1. A heat exchanger in the form of an evaporator comprising a bank of tubes ( 10 ) mounted between two fluid chamber covers ( 28, 46 ) by means of respective manifolds secure to the tubes ( 10 ) and suitable for being traversed by a fluid, wherein the tubes ( 10 ) each include at least two channels ( 12 ) separated by at least one longitudinal partition ( 68 ) and are arranged along a single row, parallel to two large faces (F 1, F 2 ) of the exchanger, wherein the circulation of the fluid takes place in at least two layers (SN 1, SN 2; SN 3, SN 4 ) parallel to the large faces of the exchanger and each formed by a part (G 1; G 2 ) of the channels ( 12 ) of the tubes, and wherein at least one of the fluid chamber covers ( 28, 46 ) comprises an internal longitudinal partition ( 48, 68 ) suitable for dividing a manifold chamber into at least two longitudinal compartments communicating respectively with the two layers, wherein said internal longitudinal partition is homogenously formed with said at least one of the fluid chamber covers,

wherein each manifold ( 16 ) further comprises apertures ( 18 ) surrounded by collars ( 20 ) for the insertion of the extremities ( 14 ) of the tubes ( 10 ) of the bank, a manifold plate ( 22 ) is affixed by brazing to said manifold E—has been inserted and is equipped with a flat surface ( 22, 24 ) for brazing of at least one of said fluid chamber covers ( 28, 46 ) said manifold plate including apertures ( 26 ) aligned with the apertures ( 18 ) of the manifold.

2. The heat exchanger as claimed in claim 1, wherein at least one ( 28 ) of the fluid covers comprises at least one transverse partition ( 52 ) suitable for dividing the fluid chamber cover into at least two transverse compartments ( 58, 60; 64 ) at least one of which establishes a communication between two layers.

3. The heat exchanger as claimed in claim 1, wherein each layer is divided into at least two sub-layers (SN 1, SN 2, SN 3, SN 4 ) linked in series in which the circulation of the fluid takes place in counter-current mode from one sub-layer to the next one.

4. The heat exchanger as claimed in claim 1, wherein each fluid chamber cover ( 28, 46 ) comprises a flat contour ( 30, 66 ) and at least one co-planar partition ( 48, 52; 68 ) suitable for being brazed against the flat surface ( 24 ) of the manifold ( 16 ).
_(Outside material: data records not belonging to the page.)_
[src/flat_wrapper.sv]
// flat-port wrapper written by rule: the top's interface ports become plain ports
module emern_rasterizer_flat import emern_rasterizer_pkg::*;
  (clk, rst, frame_start, bg_color_in, poly_color_in, v0_x_in, v1_x_in, v2_x_in, v0_y_in, v1_y_in, v2_y_in, poly_depth_in, poly_enable_in, setup_busy, pix_pix_valid, pix_pix_x, pix_pix_y, pix_color_out, pix_color_valid);
  emern_rasterizer_if pix_i ();
  input  logic clk;
  input  logic rst;
  input  logic frame_start;
  input  logic [CW-1:0] bg_color_in;
  input  logic [NPOLY*CW-1:0] poly_color_in;
  input  logic [NPOLY*XW-1:0] v0_x_in;
  input  logic [NPOLY*XW-1:0] v1_x_in;
  input  logic [NPOLY*XW-1:0] v2_x_in;
  input  logic [NPOLY*YW-1:0] v0_y_in;
  input  logic [NPOLY*YW-1:0] v1_y_in;
  input  logic [NPOLY*YW-1:0] v2_y_in;
  input  logic [NPOLY*DW-1:0] poly_depth_in;
  input  logic [NPOLY-1:0] poly_enable_in;
  output logic setup_busy;
  input wire logic [$bits(pix_i.pix_valid)-1:0] pix_pix_valid;
  input wire logic [$bits(pix_i.pix_x)-1:0] pix_pix_x;
  input wire logic [$bits(pix_i.pix_y)-1:0] pix_pix_y;
  output wire logic [$bits(pix_i.color_out)-1:0] pix_color_out;
  output wire logic [$bits(pix_i.color_valid)-1:0] pix_color_valid;
  assign pix_i.pix_valid = pix_pix_valid;
  assign pix_i.pix_x = pix_pix_x;
  assign pix_i.pix_y = pix_pix_y;
  assign pix_color_out = pix_i.color_out;
  assign pix_color_valid = pix_i.color_valid;
  emern_rasterizer u_core (.clk(clk), .rst(rst), .frame_start(frame_start), .bg_color_in(bg_color_in), .poly_color_in(poly_color_in), .v0_x_in(v0_x_in), .v1_x_in(v1_x_in), .v2_x_in(v2_x_in), .v0_y_in(v0_y_in), .v1_y_in(v1_y_in), .v2_y_in(v2_y_in), .poly_depth_in(poly_depth_in), .poly_enable_in(poly_enable_in), .pix(pix_i), .setup_busy(setup_busy));
endmodule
5. The heat exchanger as claimed in claim 1, which comprises at least one lug ( 45 ) originating from one edge of the manifold ( 16 ) or from the manifold plate ( 22 ), or from at least one of the fluid chamber covers ( 28; 46 ), the said lug being folded over respectively onto one edge of the fluid chamber cover ( 28; 46 ), or onto one edge of the manifold ( 16 ) or of the manifold plate ( 22 ).

6. The heat exchanger as claimed in claim 1, wherein the extremity ( 14 ) of at least one longitudinal partition ( 78 ) of the tube ( 10 ) is positioned substantially at the level of the flat surface ( 22, 24 ), in such a way that this longitudinal partition ( 78 ) of the tube can be brazed onto an internal longitudinal partition ( 48, 68 ) of the fluid chamber cover.

7. The heat exchanger as claimed in claim 4, wherein the fluid chamber covers ( 28, 46 ) are each formed by stamping of a metal plate in order to define the flat contour ( 30, 66 ) and the co-planar partition(s).

8. The heat exchanger as claimed in claim 6, wherein at least one of the fluid chamber covers ( 28, 46 ) comprises at least one inlet or outlet pipe ( 54, 56 ) for fluid.

9. The heat exchanger as claimed in claim 1, wherein each tube ( 10 ) is an extruded tube.

10. The heat exchanger as claimed in claim 1, wherein each tube ( 10 ) is formed from a piece of sheet metal ( 80 ) folded and closed by longitudinal brazed joints ( 88 ).

11. The heat exchanger as claimed in claim 1, wherein each tube ( 10 ) is formed from two stamped sheet metal plates ( 90 ) which are brazed together so as to be leaktight.

12. The heat exchanger as claimed in claim 1, wherein the channels ( 12 ) of the tubes ( 10 ) are separated by partitions ( 78 ) having respective thicknesses (A, B, C, D, E) which decrease from a central region of the tube towards the periphery.

13. The heat exchanger as claimed in claim 1, which is produced in the form of an evaporator for an air-conditioning apparatus.